Hands-on with Beyond: Two Souls
At this year’s E3, Gamer Living got some hands-on time with some of the upcoming games hitting the PlayStation 3 in 2013, including Beyond: Two Souls, brought to you by Quantic Dream (known previously for such titles as Fahrenheit and Heavy Rain). Let’s take a brief look at what you can expect with Beyond: Two Souls.
Set to launch October 8, 2013, this game centers on Jodie Holmes and the entity inside of her, Aiden. The game will take players through Jodie’s life, from eight-years-old all the way to her twenty-third year. Players will be able to see her develop through her depression, her training, and even the relationship between herself and Aiden. This emotionally compelling thrill ride has hours of entertainment for its users and is sure to be remembered as one of this generation’s classics.
Fight scenes in Beyond: Two Souls are mainly reactionary, utilizing all the PlayStation buttons in unique ways via screen prompts. When you are dodging attacks, you will move in the direction you wish to avoid the impact. There are also button prompts on the screen at key times (like X flashing, telling you that you have to rapidly press X to get out of a hold, or pry something open), and if you fail too many times you will end up dying. Thankfully, you can also control Aiden when you need to by pressing the triangle button, or when the storyline actually forces you to play as him. The contextual controls may irritate some people as these are used throughout most of the game, and if you weren’t a fan of Heavy Rain, this game may not be for you.

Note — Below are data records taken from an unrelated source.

$ cat config.mk
export PLATFORM = sky130hd
export DESIGN_NAME = traffic_light_controller
export DESIGN_NICKNAME = d
export VERILOG_FILES = /design/src/rtl/traffic_light_controller.sv
export SDC_FILE = /design/constraint.sdc
export NUM_CORES = 1
export LEC_CHECK = 0
export ABC_AREA = 1
export BUFFER_PORTS_ARGS = -buffer_cell sky130_fd_sc_hd__buf_2
export CORE_ASPECT_RATIO = 0.8
export CORE_MARGIN = 2
export CORE_UTILIZATION = 50
export CTS_BUF_LIST = sky130_fd_sc_hd__clkbuf_16
export CTS_CLUSTER_SIZE = 30
export DETAILED_ROUTE_END_ITERATION = 7
export GPL_TIMING_DRIVEN = 0
export PLACE_DENSITY = 0.7
export SLEW_MARGIN = 20
export SYNTH_ARGS = -nofsm -noshare
export SYNTH_HDL_FRONTEND = slang
export SYNTH_SLANG_ARGS = --single-unit
$ cat constraint.sdc
create_clock -name quartzClock -period 2.5 [get_ports quartzClock]
set_clock_uncertainty 0.15 [all_clocks]
set_input_delay 0.375 -clock quartzClock [delete_from_list [all_inputs] [get_ports quartzClock]]
set_output_delay 0.375 -clock quartzClock [all_outputs]
set_load 0.02 [all_outputs]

When you become Aiden, you may have to either possess an enemy or kill them outright to assist Jodie. For example, when I was playing as Jodie, I got caught on a path with multiple guards patrolling it. Aiden came to the rescue, and the game literally pulled me out of Jodie’s body, creating a fuzzy, dream-like image in first-person view, with a thin translucent tether to Jodie. As Aiden, you can move around a certain distance, and you’ll see a coloured dot on other human beings. When I moved toward an enemy, it gave me the option to hold L1 and turn the analog sticks inward to choke him to death. Later, I possessed a guard by holding L1 and turning the analog sticks outward. Furthermore, players can easily switch back and forth between Jodie and Aiden by pressing the triangle button.

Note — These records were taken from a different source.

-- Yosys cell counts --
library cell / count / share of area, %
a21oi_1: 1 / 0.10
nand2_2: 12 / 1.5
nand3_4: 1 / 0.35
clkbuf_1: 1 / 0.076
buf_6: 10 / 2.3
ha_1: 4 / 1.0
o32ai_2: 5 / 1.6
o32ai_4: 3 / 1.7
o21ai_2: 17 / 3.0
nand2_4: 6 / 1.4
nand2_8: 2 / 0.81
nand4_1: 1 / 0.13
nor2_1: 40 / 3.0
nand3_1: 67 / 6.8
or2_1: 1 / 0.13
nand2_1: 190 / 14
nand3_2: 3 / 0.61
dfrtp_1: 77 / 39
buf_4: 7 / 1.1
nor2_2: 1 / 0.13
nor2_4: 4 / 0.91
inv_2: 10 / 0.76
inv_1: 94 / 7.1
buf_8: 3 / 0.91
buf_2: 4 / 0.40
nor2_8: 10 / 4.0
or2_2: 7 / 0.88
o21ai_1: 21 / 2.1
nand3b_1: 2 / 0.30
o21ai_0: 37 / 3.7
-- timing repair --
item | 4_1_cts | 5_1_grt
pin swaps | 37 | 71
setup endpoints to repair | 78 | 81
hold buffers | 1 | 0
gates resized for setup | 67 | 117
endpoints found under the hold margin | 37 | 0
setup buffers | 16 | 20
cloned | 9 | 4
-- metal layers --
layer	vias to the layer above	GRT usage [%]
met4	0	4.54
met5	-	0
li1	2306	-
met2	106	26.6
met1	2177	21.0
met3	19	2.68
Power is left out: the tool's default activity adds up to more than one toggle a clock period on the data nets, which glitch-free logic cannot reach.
==> src/rtl/and3_stim_pkg.sv <==
`default_nettype none
// ============================================================================
// Module      : and3_stim_pkg
// Description : Shared types and constants for the 3-input AND stimulus
//               generator: FSM state encoding and the Gray-order vector table.
// Revision    : 1.0 - initial release
// ============================================================================
package and3_stim_pkg;

    typedef enum logic [1:0] {
        ST_IDLE  = 2'd0,
        ST_DRIVE = 2'd1,
        ST_DONE  = 2'd2
    } state_t;

    localparam int VEC_COUNT = 8;

    // Entry i is {x,y,w} for vec_idx i; one input changes per step.
    localparam logic [VEC_COUNT-1:0][2:0] GRAY_TABLE = {
        3'b100, 3'b101, 3'b111, 3'b110,
        3'b010, 3'b011, 3'b001, 3'b000
    };

    function automatic logic [2:0] gray_vec(input logic [2:0] idx);
        return GRAY_TABLE[idx];
    endfunction

endpackage
`default_nettype wire

==> src/rtl/and3_hold_timer.sv <==
`default_nettype none
// ============================================================================
// Module      : and3_hold_timer
// Description : Per-vector hold counter, counts 0..HOLD_CYCLES-1 while enabled
//               and flags the terminal cycle.
// Revision    : 1.0 - initial release
// ============================================================================
module and3_hold_timer #(
    parameter int HOLD_CYCLES = 10
) (
    input  logic clk,
    input  logic rst,
    input  logic clr,
    input  logic en,
    output logic tc
);

    localparam logic [7:0] C_TERM = 8'(HOLD_CYCLES - 1);

    logic [7:0] cnt_q;
    logic [7:0] cnt_d;

    assign tc = en && (cnt_q == C_TERM);

    always_comb begin
        cnt_d = cnt_q;
        if (clr) begin
            cnt_d = 8'd0;
        end else if (en) begin
            cnt_d = tc ? 8'd0 : cnt_q + 8'd1;
        end
    end

    always_ff @(posedge clk) begin
        if (rst) begin
            cnt_q <= 8'd0;
        end else begin
            cnt_q <= cnt_d;
        end
    end

endmodule
`default_nettype wire

==> src/rtl/and3_stim_gen.sv <==
`default_nettype none
// ============================================================================
// Module      : and3_stim_gen
// Description : Sweeps a 3-input AND gate through all 8 input vectors in Gray
//               order; optional checker enabled by AND3_SELF_CHECK_EN.
// Revision    : 1.0 - initial release
// ============================================================================
module and3_stim_gen
    import and3_stim_pkg::*;
#(
    parameter int HOLD_CYCLES = 10
) (
    input  logic       clk,
    input  logic       rst,
    input  logic       start,
    output logic       x,
    output logic       y,
    output logic       w,
    input  logic       z,
    output logic       busy,
    output logic       done,
    output logic [2:0] vec_idx,
    output logic [7:0] err_cnt,
    output logic       pass
);

    state_t     state_q;
    state_t     state_d;
    logic [2:0] vec_q;
    logic [2:0] vec_d;
    logic       w_start_acc;
    logic       w_last;
    logic       w_tc;
    logic       w_drive;

    assign w_drive = (state_q == ST_DRIVE);

    and3_hold_timer #(
        .HOLD_CYCLES (HOLD_CYCLES)
    ) u_hold_timer (
        .clk (clk),
        .rst (rst),
        .clr (w_start_acc),
        .en  (w_drive),
        .tc  (w_tc)
    );

    always_comb begin
        state_d     = state_q;
        vec_d       = vec_q;
        w_start_acc = 1'b0;
        w_last      = 1'b0;
        case (state_q)
            ST_IDLE: begin
                if (start) begin
                    state_d     = ST_DRIVE;
                    vec_d       = 3'd0;
                    w_start_acc = 1'b1;
                end
            end
            ST_DRIVE: begin
                if (w_tc) begin
                    if (vec_q == 3'(VEC_COUNT - 1)) begin
                        state_d = ST_DONE;
                        vec_d   = 3'd0;
                        w_last  = 1'b1;
                    end else begin
                        vec_d = vec_q + 3'd1;
                    end
                end
            end
            ST_DONE: begin
                state_d = ST_IDLE;
            end
            default: begin
                state_d = ST_IDLE;
                vec_d   = 3'd0;
            end
        endcase
    end

    always_ff @(posedge clk) begin
        if (rst) begin
            state_q <= ST_IDLE;
            vec_q   <= 3'd0;
        end else begin
            state_q <= state_d;
            vec_q   <= vec_d;
        end
    end

    assign {x, y, w} = w_drive ? gray_vec(vec_q) : 3'b000;
    assign busy      = w_drive;
    assign done      = (state_q == ST_DONE);
    assign vec_idx   = vec_q;

`ifdef AND3_SELF_CHECK_EN
    logic [7:0] err_q;
    logic [7:0] err_d;
    logic       pass_q;
    logic       pass_d;
    logic       w_mismatch;

    assign w_mismatch = w_tc && (z != (x & y & w));

    // pass is resolved on entry to DONE so it is valid alongside done.
    always_comb begin
        err_d  = err_q;
        pass_d = pass_q;
        if (w_start_acc) begin
            err_d  = 8'd0;
            pass_d = 1'b0;
        end else begin
            if (w_mismatch && (err_q != 8'hFF)) begin
                err_d = err_q + 8'd1;
            end
            if (w_last) begin
                pass_d = (err_d == 8'd0);
            end
        end
    end

    always_ff @(posedge clk) begin
        if (rst) begin
            err_q  <= 8'd0;
            pass_q <= 1'b0;
        end else begin
            err_q  <= err_d;
            pass_q <= pass_d;
        end
    end

    assign err_cnt = err_q;
    assign pass    = pass_q;
`else
    logic [1:0] w_unused_sig;
    assign w_unused_sig = {z, w_last};
    assign err_cnt      = 8'd0;
    assign pass         = 1'b1;
`endif

endmodule
`default_nettype wire
File: src/rtl/uart_frame_ctrl_pkg.sv
// Shared definitions for the UART clock-control frame path.
// Holds the frame constants, the field bit positions (also used by uart_decode),
// the field limits, the frame-controller state encoding and the field range check.
package uart_frame_ctrl_pkg;

  localparam logic [7:0] HEADER      = 8'hA5;
  localparam int         FRAME_BYTES = 17;
  localparam int         FRAME_W     = FRAME_BYTES * 8;

  // LSB positions of fields inside the 136-bit frame.
  // Hour fields and minute/second fields are all 6 bits wide.
  localparam int MODE_LSB        = 120;
  localparam int ADJ_HOUR_LSB    = 96;
  localparam int ADJ_MIN_LSB     = 88;
  localparam int ADJ_SEC_LSB     = 80;
  localparam int ALARM1_HOUR_LSB = 72;
  localparam int ALARM1_MIN_LSB  = 64;
  localparam int ALARM1_SEC_LSB  = 56;
  localparam int ALARM2_HOUR_LSB = 48;
  localparam int ALARM2_MIN_LSB  = 40;
  localparam int ALARM2_SEC_LSB  = 32;
  localparam int ALARM3_HOUR_LSB = 24;
  localparam int ALARM3_MIN_LSB  = 16;
  localparam int ALARM3_SEC_LSB  = 8;

  localparam logic [5:0] MAX_HOUR   = 6'd23;
  localparam logic [5:0] MAX_MINSEC = 6'd59;

  typedef enum logic [1:0] {
    ST_IDLE  = 2'd0,
    ST_RECV  = 2'd1,
    ST_CHECK = 2'd2
  } frame_state_t;

  // Hours are stored 0..23 regardless of the 12/24-h display mode.
  function automatic logic range_ok(input logic [FRAME_W-1:0] f);
    logic ok;
    ok = 1'b1;
    if (f[ADJ_HOUR_LSB    +: 6] > MAX_HOUR)   ok = 1'b0;
    if (f[ALARM1_HOUR_LSB +: 6] > MAX_HOUR)   ok = 1'b0;
    if (f[ALARM2_HOUR_LSB +: 6] > MAX_HOUR)   ok = 1'b0;
    if (f[ALARM3_HOUR_LSB +: 6] > MAX_HOUR)   ok = 1'b0;
    if (f[ADJ_MIN_LSB     +: 6] > MAX_MINSEC) ok = 1'b0;
    if (f[ADJ_SEC_LSB     +: 6] > MAX_MINSEC) ok = 1'b0;
    if (f[ALARM1_MIN_LSB  +: 6] > MAX_MINSEC) ok = 1'b0;
    if (f[ALARM1_SEC_LSB  +: 6] > MAX_MINSEC) ok = 1'b0;
    if (f[ALARM2_MIN_LSB  +: 6] > MAX_MINSEC) ok = 1'b0;
    if (f[ALARM2_SEC_LSB  +: 6] > MAX_MINSEC) ok = 1'b0;
    if (f[ALARM3_MIN_LSB  +: 6] > MAX_MINSEC) ok = 1'b0;
    if (f[ALARM3_SEC_LSB  +: 6] > MAX_MINSEC) ok = 1'b0;
    return ok;
  endfunction

  function automatic logic [7:0] sat_inc8(input logic [7:0] v);
    return (v == 8'hFF) ? v : v + 8'd1;
  endfunction

endpackage

File: src/rtl/uart_frame_ctrl.sv
// uart_frame_ctrl: assembles UART RX bytes into the 17-byte clock control frame
// for uart_decode. Checks header, checksum, field ranges and inter-byte timeout,
// and only commits complete, good frames to o_frame.
//
// state | meaning
// IDLE  | waiting for a header byte; other bytes are dropped silently
// RECV  | collecting payload and checksum bytes, inter-byte timer running
// CHECK | one cycle: verify checksum and ranges, commit or discard
//
// Ports:
//   clk             system clock
//   rst_n           asynchronous reset, active-low
//   i_rx_data[7:0]  received byte
//   i_rx_valid      one-cycle strobe qualifying i_rx_data
//   o_frame[135:0]  last committed frame
//   o_frame_update  one-cycle pulse when o_frame takes a new value
//   o_busy          high while a frame is being collected or checked
//   o_err_chksum    one-cycle pulse, checksum mismatch
//   o_err_range     one-cycle pulse, field out of range
//   o_err_timeout   one-cycle pulse, inter-byte timeout
//   o_err_cnt[7:0]  saturating count of discarded frames
module uart_frame_ctrl
  import uart_frame_ctrl_pkg::*;
#(
  parameter int TIMEOUT_CYC = 500_000
) (
  input  logic         clk,
  input  logic         rst_n,
  input  logic [7:0]   i_rx_data,
  input  logic         i_rx_valid,
  output logic [135:0] o_frame,
  output logic         o_frame_update,
  output logic         o_busy,
  output logic         o_err_chksum,
  output logic         o_err_range,
  output logic         o_err_timeout,
  output logic [7:0]   o_err_cnt
);

  localparam int               TMO_W    = $clog2(TIMEOUT_CYC + 1);
  localparam logic [TMO_W-1:0] TMO_LOAD = TMO_W'(TIMEOUT_CYC - 1);
  localparam logic [4:0]       LAST_IDX = 5'(FRAME_BYTES - 1);

  frame_state_t       r_state;
  logic [135:0]       r_sreg;
  logic [4:0]         r_byte_cnt;
  logic [7:0]         r_sum;
  logic [TMO_W-1:0]   r_tmo;
  logic [135:0]       r_frame;
  logic               r_frame_update;
  logic               r_busy;
  logic               r_err_chksum;
  logic               r_err_range;
  logic               r_err_timeout;
  logic [7:0]         r_err_cnt;

  logic               w_hdr;

  assign w_hdr = i_rx_valid && (i_rx_data == HEADER);

  always_ff @(posedge clk or negedge rst_n) begin
    if (!rst_n) begin
      r_state        <= ST_IDLE;
      r_sreg         <= '0;
      r_byte_cnt     <= '0;
      r_sum          <= '0;
      r_tmo          <= '0;
      r_frame        <= '0;
      r_frame_update <= 1'b0;
      r_busy         <= 1'b0;
      r_err_chksum   <= 1'b0;
      r_err_range    <= 1'b0;
      r_err_timeout  <= 1'b0;
      r_err_cnt      <= '0;
    end else begin
      r_frame_update <= 1'b0;
      r_err_chksum   <= 1'b0;
      r_err_range    <= 1'b0;
      r_err_timeout  <= 1'b0;

      case (r_state)
        ST_IDLE, ST_CHECK: begin
          if (r_state == ST_CHECK) begin
            if (r_sreg[7:0] != r_sum) begin
              r_err_chksum <= 1'b1;
              r_err_cnt    <= sat_inc8(r_err_cnt);
            end else if (!range_ok(r_sreg)) begin
              r_err_range <= 1'b1;
              r_err_cnt   <= sat_inc8(r_err_cnt);
            end else begin
              r_frame        <= r_sreg;
              r_frame_update <= 1'b1;
            end
          end
          // The check cycle also accepts a new header, so frames can abut.
          if (w_hdr) begin
            r_sreg     <= {128'd0, i_rx_data};
            r_byte_cnt <= 5'd1;
            r_sum      <= '0;
            r_tmo      <= TMO_LOAD;
            r_state    <= ST_RECV;
            r_busy     <= 1'b1;
          end else begin
            r_state <= ST_IDLE;
            r_busy  <= 1'b0;
          end
        end

        ST_RECV: begin
          if (i_rx_valid) begin
            r_sreg     <= {r_sreg[127:0], i_rx_data};
            r_byte_cnt <= r_byte_cnt + 5'd1;
            r_tmo      <= TMO_LOAD;
            // r_byte_cnt is the index of the incoming byte; index 16 is the checksum.
            if (r_byte_cnt < LAST_IDX) r_sum <= r_sum + i_rx_data;
            if (r_byte_cnt == LAST_IDX) r_state <= ST_CHECK;
          end else if (r_tmo == '0) begin
            r_err_timeout <= 1'b1;
            r_err_cnt     <= sat_inc8(r_err_cnt);
            r_state       <= ST_IDLE;
            r_busy        <= 1'b0;
          end else begin
            r_tmo <= r_tmo - 1'b1;
          end
        end

        default: begin
          r_state <= ST_IDLE;
          r_busy  <= 1'b0;
        end
      endcase
    end
  end

  assign o_frame        = r_frame;
  assign o_frame_update = r_frame_update;
  assign o_busy         = r_busy;
  assign o_err_chksum   = r_err_chksum;
  assign o_err_range    = r_err_range;
  assign o_err_timeout  = r_err_timeout;
  assign o_err_cnt      = r_err_cnt;

endmodule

Throughout Beyond: Two Souls, you’ll feel as if you’re watching and controlling a cinematic, as the game itself tries to convince you (through these transitions) that you really are Jodie by being so subtle and realistic in its changes from cutscene to in-game play. In the particular scene I played, Jodie was accompanied by a little boy carrying a machine gun, covered in dirt and dust from the dessert surroundings, hiding behind some rubble and trying to sneak around armed guards that were patrolling the area for them. The facial expressions and graphic quality are meant to be as advanced and realistic as possible, and while controlling Aiden can sometimes be a little sluggish, the action scenes involving Jodie or Aiden (once he has unleashed his powers of possession) are brilliant and almost seamless. While the game still has that typical CG feel that we haven’t quite been able to pull ourselves out of during in-game playthroughs, it is realistic enough that you can lose yourself in it and forget you’re playing a video game.
What really interests me is that Ellen Page lends her voice to Jodie, while Willem Dafoe plays Nathan Dawkins (a government scientist and surrogate father to Jodie). Both actors are compelling enough to really drive a storyline home, and I can’t wait to see and hear how they interact with one another in the game. Get your pre-orders ready folks, because one way or another, in October, Beyond: Two Souls is going to be the game that everybody is talking about!